=== Section Start ===

## src/rtl/capture_pkg.sv

```systemverilog
// Shared types and helpers for the capture FIFO: drop counter width, occupancy
// width helper and the rotate-XOR signature step.
package capture_pkg;

   localparam int DROP_CNT_W = 8;
   // Widest data word the signature helper supports.
   localparam int SIG_MAX_W  = 64;

   typedef logic [DROP_CNT_W-1:0] drop_cnt_t;

   // Occupancy must represent 0..DEPTH inclusive.
   function automatic int cnt_width(input int depth);
      return $clog2(depth + 1);
   endfunction

   // Rotate sig left by one within 'width' bits, then XOR in data.
   function automatic logic [SIG_MAX_W-1:0] sig_next(input logic [SIG_MAX_W-1:0] sig,
                                                     input logic [SIG_MAX_W-1:0] data,
                                                     input int                   width);
      logic [SIG_MAX_W-1:0] mask;
      logic [SIG_MAX_W-1:0] rot;
      mask = (width >= SIG_MAX_W) ? '1 : ((SIG_MAX_W'(1) << width) - SIG_MAX_W'(1));
      rot  = ((sig << 1) | (sig >> (width - 1))) & mask;
      return rot ^ (data & mask);
   endfunction

endpackage

```

## src/rtl/capture_fifo_core.sv

```systemverilog
// First-word-fall-through storage with wrap-around pointers and occupancy count.
// The head reads zero whenever the FIFO is empty, including during reset.
module capture_fifo_core
   import capture_pkg::*;
#(
   parameter int WIDTH = 32,
   parameter int DEPTH = 4
) (
   input  logic                          clk,
   input  logic                          rst_n,
   input  logic                          clear,
   input  logic                          push,
   input  logic                          pop,
   input  logic [WIDTH-1:0]              in_data,
   output logic [WIDTH-1:0]              out_data,
   output logic [cnt_width(DEPTH)-1:0]   count,
   output logic                          full,
   output logic                          empty
);

   localparam int PTR_W = $clog2(DEPTH);
   localparam int CNT_W = cnt_width(DEPTH);

   logic [WIDTH-1:0] mem [DEPTH];
   logic [PTR_W-1:0] wr_ptr;
   logic [PTR_W-1:0] rd_ptr;

   always_ff @(posedge clk) begin
      if (push) mem[wr_ptr] <= in_data;
   end

   always_ff @(posedge clk or negedge rst_n) begin
      if (!rst_n) begin
         wr_ptr <= '0;
         rd_ptr <= '0;
         count  <= '0;
      end else if (clear) begin
         wr_ptr <= '0;
         rd_ptr <= '0;
         count  <= '0;
      end else begin
         if (push) wr_ptr <= wr_ptr + PTR_W'(1);
         if (pop)  rd_ptr <= rd_ptr + PTR_W'(1);
         if (push && !pop)      count <= count + CNT_W'(1);
         else if (pop && !push) count <= count - CNT_W'(1);
      end
   end

   assign empty    = (count == '0);
   assign full     = (count == CNT_W'(DEPTH));
   assign out_data = empty ? '0 : mem[rd_ptr];

endmodule

```

## src/rtl/capture_fifo.sv

```systemverilog
// Capture stage: the upstream cannot stall, so words arriving while full are
// dropped and counted; accepted words fold into a rotate-XOR signature.
module capture_fifo
   import capture_pkg::*;
#(
   parameter int WIDTH = 32,
   parameter int DEPTH = 4
) (
   input  logic                          clk,
   input  logic                          rst_n,
   input  logic                          clear,
   input  logic                          in_valid,
   input  logic [WIDTH-1:0]              in_data,
   output logic                          in_ready,
   output logic                          out_valid,
   input  logic                          out_ready,
   output logic [WIDTH-1:0]              out_data,
   output logic [cnt_width(DEPTH)-1:0]   count,
   output logic [WIDTH-1:0]              signature,
   output logic [DROP_CNT_W-1:0]         drop_cnt
);

   logic full;
   logic empty;
   logic push;
   logic pop;
   logic drop;

   // A full FIFO still accepts a word when the head leaves in the same cycle.
   assign pop  = out_valid && out_ready && !clear;
   assign push = in_valid && !clear && (!full || pop);
   assign drop = in_valid && !clear && full && !pop;

   capture_fifo_core #(.WIDTH(WIDTH), .DEPTH(DEPTH)) u_core (
      .clk      (clk),
      .rst_n    (rst_n),
      .clear    (clear),
      .push     (push),
      .pop      (pop),
      .in_data  (in_data),
      .out_data (out_data),
      .count    (count),
      .full     (full),
      .empty    (empty)
   );

   assign out_valid = !empty;
   assign in_ready  = !full;

   always_ff @(posedge clk or negedge rst_n) begin
      if (!rst_n) begin
         signature <= '0;
         drop_cnt  <= '0;
      end else if (clear) begin
         signature <= '0;
         drop_cnt  <= '0;
      end else begin
         if (push)
            signature <= WIDTH'(sig_next(SIG_MAX_W'(signature), SIG_MAX_W'(in_data), WIDTH));
         if (drop && (drop_cnt != '1))
            drop_cnt <= drop_cnt + DROP_CNT_W'(1);
      end
   end

endmodule

```

## config.mk

```make
export PLATFORM = sky130hd
export DESIGN_NAME = capture_fifo
export DESIGN_NICKNAME = d
export VERILOG_FILES = /design/src/rtl/capture_pkg.sv /design/src/rtl/capture_fifo_core.sv /design/src/rtl/capture_fifo.sv
export SDC_FILE = /design/constraint.sdc
export NUM_CORES = 1
export LEC_CHECK = 0
export ABC_AREA = 1
export CAP_MARGIN = 20
export CORE_MARGIN = 10
export CORE_UTILIZATION = 54
export DETAILED_ROUTE_END_ITERATION = 8
export GPL_TIMING_DRIVEN = 1
export PLACE_DENSITY = 0.8
export SETUP_SLACK_MARGIN = 0.3
export SYNTH_ARGS = -nofsm -noshare
export SYNTH_HDL_FRONTEND = slang
export SYNTH_SLANG_ARGS = --single-unit
```

## constraint.sdc

```tcl
create_clock -name clk -period 3.7 [get_ports clk]
set_clock_uncertainty 0.05 [all_clocks]
set_input_delay 0.37 -clock clk [delete_from_list [all_inputs] [get_ports clk]]
set_output_delay 0.37 -clock clk [all_outputs]
set_load 0.01 [all_outputs]
```

==> impl_summary.txt, run 1 <==
----------------------------------------------------
[Global routing]
  First-pass GRT wire length ... 28400 um
  Aggregate global-route resource usage ... a little under 20%
  Maximum number of pins on one net before global-route repair ... 67
  Initial antenna violation count ... 0
  Number of global-route vias before repair ... 5359
  Total congestion overflow ... 0

[STA]
  Final setup viols ... 0
  Sum of negative setup slack ... 0 ps
  Share of the cycle needed by the critical path after routing ... about 85%
  Slew at the pin with the worst max-slew slack ... 939 ps
  Final min period ... approximately 3100 ps
  Worst slew slack as a fraction of its limit ... 37.3%
  RSZ-0062 raised after global routing ... no
  Hold Vio Cnt, Final ... 0
  Fmax achieved ... approximately 320 MHz
  Setup ws final ... approximately 560 ps
  Max-slew violation count ... 0

[Status]
  Status ... complete, no violations

[Placement]
  GP Congestion ... 0.892
  Half-perimeter wire length after detailed placement ... 11400 um
  Pre-CTS setup slack ... 906 ps
  Total cell area at the placement stage ... 8740 sq um
  Port Buf Inserts ... 113

[Critical path]
  CP Class ... reg -> out
  CP Cell Sequence ... buf_4, nor2_1, nor2_1, o21ai_0, a21oi_1, clkdlybuf4s50_1
  Required time of the worst setup path ... 3280 ps
  Crit start category ... register
  Critical path peak fanout ... 44
  Highest cell delay on the worst timing path ... 640 ps
  Cell family contributing the most delay on the critical path ... buffers and inverters
  Worst R2R Setup Slack ... 1590 ps
  Master of the slowest instance on the critical path ... dfrtp_2
  Critical path buffer and inverter count ... 2
  Endpoint class of the critical path ... output port
  CP arrival ... 2720 ps
  CP most frequent cell ... nor2_1

[Synthesis]
  Netlist area before placement ... between 7000 and 8000 sq um
  Post-synth net total ... 697
  Sequential fraction of the synthesis area ... 67.3%
  Number of warnings issued by yosys ... 0
  Synth top area share ... between 50% and 60%
  Netlist cell types ... 28
  Mean Syn Cell Area ... 11.4 sq um
  Register bit total from synthesis ... 175
  Top cells by area in the synthesized netlist ... edfxtp_1, dfrtp_1, nor2_1, o21ai_0, xnor2_1
  Synth area leader ... edfxtp_1
  Number of instances in the synthesized netlist ... 654

[Floorplan]
  CORE AREA ... 13400 sq um
  Die Y ... 138 um
  Overall die width ... 138 um
  Number of cell rows ... between 40 and 50
  Initial standard-cell utilization of the core ... 55.6%
  Top-Level Pins ... 114
  Die ar. ... 18900 sq um

[Route]
  Number of optimization iterations in the first detailed-route pass ... 7
  Number of nets with antenna violations after detailed routing ... 0
  Via count ... 5278
  Violation count after the first detailed-routing iteration ... 485
  DRC violation count after routing ... 0
  Wirelength per Cell ... 18.9 um
  Total wire length ... 17900 um
  Routed vias/inst ... around 5.6

[Cells and area]
  Final Cell Area ... 9300 sq um
  Number of fill cells in the layout ... ~900
  Syn-to-layout area delta ... 24.7%
  Final-stage net count ... around 800
  Most common cell after layout, fill and taps aside ... nor2_1
  Area of combinational cells with multiple inputs ... 2150 sq um
  Diode insertion count for antenna repair ... 0
  Share of post-route cells with drive strength above 1 ... 8.27%
  Highest-count cells in the layout ignoring fill and taps ... nor2_1, edfxtp_1, clkdlybuf4s50_1
  FF/Latch Area ... 5020 sq um

[Clock network]
  Clock latency on the worst-skew pair ... 430 ps
  Total setup buffers inserted after CTS ... 0
  Hold buffers post-CTS ... 0
  CTS sink count ... 175
  CTS-repair resized insts ... 0
  Max Root-Sink Buffers ... 2
  Clock-pin slew on the worst setup and hold paths ... ~60 ps
  Clock root buffer ... clkbuf_16
  # H-tree levels ... 4
  CTS tree ... yes
  CTS buffer count ... 17

[Job]
  Max-cap violations ... 0

[Hold path]
  Class of the most critical hold timing path ... in -> async

[Power and ir drop]
  Power Density ... roughly 630 nW/um^2
  Tot Pwr ... between 5 and 6 mW
  Leak Pwr ... 3.40 nW
  Worst supply voltage drop on vdd ... roughly 0.34 mV

----------------------------------------------------
-- routing by layer --
| metal | GRT usage (%) | routed length, um | up-vias |
|---|---|---|---|
| met5 | 0 | 0 | - |
| met2 | 32.2 | 9080 | 223 |
| met3 | 5.83 | 1420 | 25 |
| li1 | - | - | 2462 |
| met1 | 23.6 | 7150 | 2568 |
| met4 | 6.50 | 279 | 0 |
-- per-stage QoR --
step / utilization, % / hold WS, ps / instances
after global placement: 65.2 / 473 / 918
after floorplan: - / 24.4 / 654
after CTS: 69.4 / 39.8 / 950
after global routing: 69.4 / 69.4 / 950
after detailed placement: 65.2 / 487 / 918
final: 69.4 / 13.0 / 950
-- power breakdown --
part           internal (mW)  switching, mW  leakage (nW)
clock network          0.981          0.702         0.265
registers               2.28          0.136          1.79
logic                  0.813          0.990          1.35
-- state kept, by name, indices dropped and copies added, names as in the netlist --
| name | cells |
|---|---|
| u_core.mem | 128 |
| signature | 32 |
| drop_cnt | 8 |
| u_core.count | 3 |
| u_core.rd_ptr | 2 |
| u_core.wr_ptr | 2 |
-- synthesized netlist by cell type --
cell	number
nor2_4	2
edfxtp_1	128
a21oi_1	35
nand2_1	43
nand3_2	1
xor2_1	2
buf_6	8
nand4_1	2
buf_1	2
o21ai_2	8
nor3_1	1
clkinv_1	1
buf_4	1
nand2_4	2
inv_1	22
nor2_1	141
nand2_2	2
dfrtp_1	47
ha_1	5
xnor2_1	35
o21ai_1	29
nand3_1	41
clkbuf_1	12
buf_2	13
inv_2	4
nand3_4	1
fa_1	1
o21ai_0	65
-- logic make-up (layout without fill, tap and decap cells) --
| kind of cell | after synthesis | count (layout) | synth area share (%) |
|---|---|---|---|
| XOR/XNOR | 37 | 37 | 4.35 |
| buffers and inverters | 63 | 183 | 4.24 |
| adder cells (fa/ha/maj) | 6 | 6 | 1.11 |
| AO/OA/AOI/OAI | 137 | 137 | 9.60 |
| AND/OR/NAND/NOR | 236 | 236 | 13.4 |
| flip-flops | 175 | 175 | 67.3 |
-- cell type report --
| class | count | area share, % |
|---|---|---|
| Sequential cell | 175 | 54.0 |
| Clock buffer | 19 | 4.66 |
| Inverter | 27 | 1.12 |
| Timing Repair Buffer | 124 | 13.4 |
| Multi-Input combinational cell | 416 | 23.1 |
| Tap cell | 176 | 2.37 |
| Clock inverter | 13 | 1.32 |
-- final timing paths --
kind                             startpoint           endpoint  cells after the start
setup / recovery           u_core.rd_ptr[0]       out_data[19]                      6
hold / removal                        rst_n      signature[19]                      2
setup reg to reg            u_core.count[2]  u_core.mem[0][29]                      7
hold reg to reg                signature[4]       signature[4]                      2
max in group asynchronous             rst_n   u_core.rd_ptr[0]                      2
min in group clk               signature[4]       signature[4]                      2
(Power assumes the default switching activity.)
==> run 2, diff against run 1 <==
- clock period: 3.7 -> 3.28 ns (I/O delays scaled with it)
==> run 2 against run 1 <==
Against the previous run: sequential cell count unchanged; die area unchanged; non-clock buffer count up 3; clock-buffer cell count up 3; clock power up 13%; power up 14%; critical endpoint is now out_data[12]; largest power group unchanged.
==> impl_summary.txt, run 2 (synthesis gave the netlist of run 1 again) <==
----------------------------------------------------
[Clock network]
  CTS tree ... yes
  Total setup buffers inserted after CTS ... 0 (unchanged)
  CTS buffer count ... 17 (unchanged)
  Clock root buffer ... clkbuf_16
  Clock latency on the worst-skew pair ... 430 ps (about the same)
  Max Root-Sink Buffers ... 2 (unchanged)
  # H-tree levels ... 4 (unchanged)
  Clock-pin slew on the worst setup and hold paths ... 60 ps (about the same)
  CTS sink count ... 175 (unchanged)

[Power and ir drop]
  Power Density ... 718 nW/um^2 (+13%)
  Sw power ... 2.11 mW (+16%)
  Clock share of power ... 28.2% (-0.3 points)
  Share of total power in combinational logic ... 31.5% (+0.9 points)
  Worst supply voltage drop on vdd ... 0.459 mV (+37%)
  Sequential share of power ... 40.2% (-0.7 points)
  Leak Pwr ... 3.42 nW (+0.63%)
  Fraction of power spent switching nets ... 31.5% (+0.49 points)
  Pint ... 4.60 mW (+13%)

[Global routing]
  First-pass GRT wire length ... 28700 um (+1.1%)
  Total congestion overflow ... 0 (unchanged)
  Maximum number of pins on one net before global-route repair ... 66 (-1.5%)
  Initial antenna violation count ... 0 (unchanged)
  Number of global-route vias before repair ... 5384 (+0.47%)
  Aggregate global-route resource usage ... 19.9% (+0.52 points)

[Route]
  Number of nets with antenna violations after detailed routing ... 0 (unchanged)
  Wire length on met1 ... 7590 um (+6.1%)
  Via count ... 5324 (+0.87%)
  Highest routed layer ... met4
  Total met3 wirelength after detailed routing ... 1470 um (+3.9%)
  Met2 routed WL ... 8950 um (-1.5%)
  DRC violation count after routing ... 0 (unchanged)
  Total wire length ... 18300 um (+2.1%)
  Wirelength per Cell ... 19.2 um (+1.7%)
  Routed vias/inst ... 5.58 (+0.45%)
  Number of optimization iterations in the first detailed-route pass ... 5 (-2)
  Violation count after the first detailed-routing iteration ... 588 (+21%)

[Floorplan]
  Top-Level Pins ... 114 (unchanged)
  Number of cell rows ... 42 (unchanged)
  CORE AREA ... 13400 sq um (unchanged)
  Initial standard-cell utilization of the core ... 55.6% (unchanged)
  Die ar. ... 18900 sq um (unchanged)
  Overall die width ... 138 um (unchanged)
  Die Y ... 138 um (unchanged)

[Critical path]
  CP Class ... reg -> out
  Endpoint class of the critical path ... output port
  Crit start category ... register
  R2R Path Start ... u_core.count[2]
  CP arrival ... 2460 ps (-260 ps)
  Required time of the worst setup path ... 2900 ps (-380 ps)
  Worst setup path startpoint ... u_core.rd_ptr[0]
  Critical path peak fanout ... 24 (-45%)

[Cells and area]
  Highest-count cells in the layout ignoring fill and taps ... nor2_1, edfxtp_1, clkdlybuf4s50_1
  Register with the most flip-flops ... u_core.mem
  Diode insertion count for antenna repair ... 0 (unchanged)
  Syn-to-layout area delta ... 25.5%
  Max reg flops ... 128 (unchanged)
  Share of post-route cells with drive strength above 1 ... 9.25% (+0.99 points)
  Largest registers ... u_core.mem: 128 flops, signature: 32 flops, drop_cnt: 8 flops
  Post-layout instance count excluding filler cells ... 954 (+0.42%)
  Final-stage net count ... 808 (+0.50%)
  Number of fill cells in the layout ... 963 (+5.0%)
  Most common cell after layout, fill and taps aside ... nor2_1

[Placement]
  Count of placed standard cells including taps ... 920 (+0.22%)
  GP Congestion ... 0.854 (-4.3%)
  Half-perimeter wire length after detailed placement ... 11400 um (+0.19%)
  Port Buf Inserts ... 113 (unchanged)

[STA]
  Sum of negative setup slack ... 0 ps (unchanged)
  Slew at the pin with the worst max-slew slack ... 529 ps (-410 ps)
  Fmax achieved ... 352 MHz
  Worst slew slack as a fraction of its limit ... 64.8% (+27 points)
  Final min period ... ~2800 ps
  Max-slew violation count ... 0 (unchanged)
  Final setup viols ... 0 (unchanged)
  RSZ-0062 raised after global routing ... no
  Fin Hold WS ... 333 ps (+320 ps)
  Share of the cycle needed by the critical path after routing ... between 80% and 90%
  Hold Vio Cnt, Final ... 0 (unchanged)

[Job]
  Max-cap violations ... 0 (unchanged)

[Hold path]
  Class of the most critical hold timing path ... in -> async

[Status]
  Status ... complete, no violations

----------------------------------------------------
-- run 2: power groups by stage --
stage | Clock [mW] | Combinational (mW) | Sequential (mW)
after floorplan | 0 | 1.01 | 2.76
after global placement | 0 | 2.03 | 2.73
after detailed placement | 0 | 2.08 | 2.74
after CTS | 1.91 | 2.14 | 2.70
after global routing | 2.01 | 2.30 | 2.72
final | 1.90 | 2.12 | 2.70
-- run 2: layout make-up --
type                       count  area [sq um]  share of cell area (%)
inverter                      27           109                    1.16
timing repair inverter         1          7.51                  0.0802
timing repair buffer         127          1290                    13.8
multi-input combinational    416          2150                    23.0
clock inverter                10          87.6                   0.936
sequential                   175          5020                    53.7
tap                          176           220                    2.35
clock buffer                  22           474                    5.07
-- run 2: per-stage QoR --
step / area [sq um] / util [%] / setup WS, ps / total power, mW
6_report: 9360 / 69.8 / 440 / 6.72
5_1_grt: 9360 / 69.8 / 338 / 7.03
4_1_cts: 9350 / 69.8 / 309 / 6.75
3_5_place_dp: 8770 / 65.4 / 652 / 4.82
3_3_place_gp: 8770 / 65.4 / 698 / 4.76
2_1_floorplan: 7460 / - / 376 / 3.77
-- run 2: critical path, stage by stage (launching register included) --
cell             delay (ps)
dfrtp_2                 420
inv_2                   300
buf_4                   330
o21ai_0                 160
a21oi_1                 230
clkdlybuf4s50_1         590
-- run 2: path summary, 6_finish.rpt --
kind                                      to  depth (start not counted)  slack [ps]
min                            signature[14]                          2         330
max                             out_data[12]                          5         440
min reg2reg                      drop_cnt[4]                          2         510
max reg2reg                u_core.mem[3][14]                          7        1070
min in group clk                 drop_cnt[4]                          2         510
max in group asynchronous   u_core.rd_ptr[0]                          3        1990
-- run 2: layer usage --
layer  global-route usage [%]  vias to the layer above
met5                        0                        -
met4                     7.61                        0
met3                     5.83                       29
met2                     32.0                      190
met1                     24.9                     2632
li1                         -                     2473
-- run 2: timing repair --
item | in CTS | in global routing
cloned | 1 | 0
hold buffers | 1 | 0
endpoints found under the hold margin | 17 | 0
setup endpoints to repair | 32 | 22
resized for setup | 2 | 2
==> run 3, diff against run 2 <==
- ABC_AREA: 1 -> 0
- CAP_MARGIN: 20 -> 25
- CELL_PAD_IN_SITES_DETAIL_PLACEMENT: unset -> 0
- CELL_PAD_IN_SITES_GLOBAL_PLACEMENT: unset -> 2
- CORE_UTILIZATION: 54 -> 39
- PLACE_DENSITY: 0.8 -> unset
- PLACE_DENSITY_LB_ADDON: unset -> 0.1
==> run 3 against run 2 <==
Against the previous run: maximum frequency increased by 4.8%; largest cell class unchanged; clock-buffer cell count decreased by 2; clock power increased by 8%; final area increased by 0.52%; synthesized area decreased by 2.1%; sequential cell count unchanged; sequential power decreased by 3%; synthesized cell count decreased by 32%; critical endpoint is now out_data[31]; critical path type unchanged; largest power group unchanged.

=== Section End ===

## Problem requirements
In the listing above, find the line containing "4_1_cts: 9350 / 69.8 / 309 / 6.75" and the line containing "endpoints found under", then retype both and every line between them exactly, with nothing else.

## Exercise answer
4_1_cts: 9350 / 69.8 / 309 / 6.75
3_5_place_dp: 8770 / 65.4 / 652 / 4.82
3_3_place_gp: 8770 / 65.4 / 698 / 4.76
2_1_floorplan: 7460 / - / 376 / 3.77
-- run 2: critical path, stage by stage (launching register included) --
cell             delay (ps)
dfrtp_2                 420
inv_2                   300
buf_4                   330
o21ai_0                 160
a21oi_1                 230
clkdlybuf4s50_1         590
-- run 2: path summary, 6_finish.rpt --
kind                                      to  depth (start not counted)  slack [ps]
min                            signature[14]                          2         330
max                             out_data[12]                          5         440
min reg2reg                      drop_cnt[4]                          2         510
max reg2reg                u_core.mem[3][14]                          7        1070
min in group clk                 drop_cnt[4]                          2         510
max in group asynchronous   u_core.rd_ptr[0]                          3        1990
-- run 2: layer usage --
layer  global-route usage [%]  vias to the layer above
met5                        0                        -
met4                     7.61                        0
met3                     5.83                       29
met2                     32.0                      190
met1                     24.9                     2632
li1                         -                     2473
-- run 2: timing repair --
item | in CTS | in global routing
cloned | 1 | 0
hold buffers | 1 | 0
endpoints found under the hold margin | 17 | 0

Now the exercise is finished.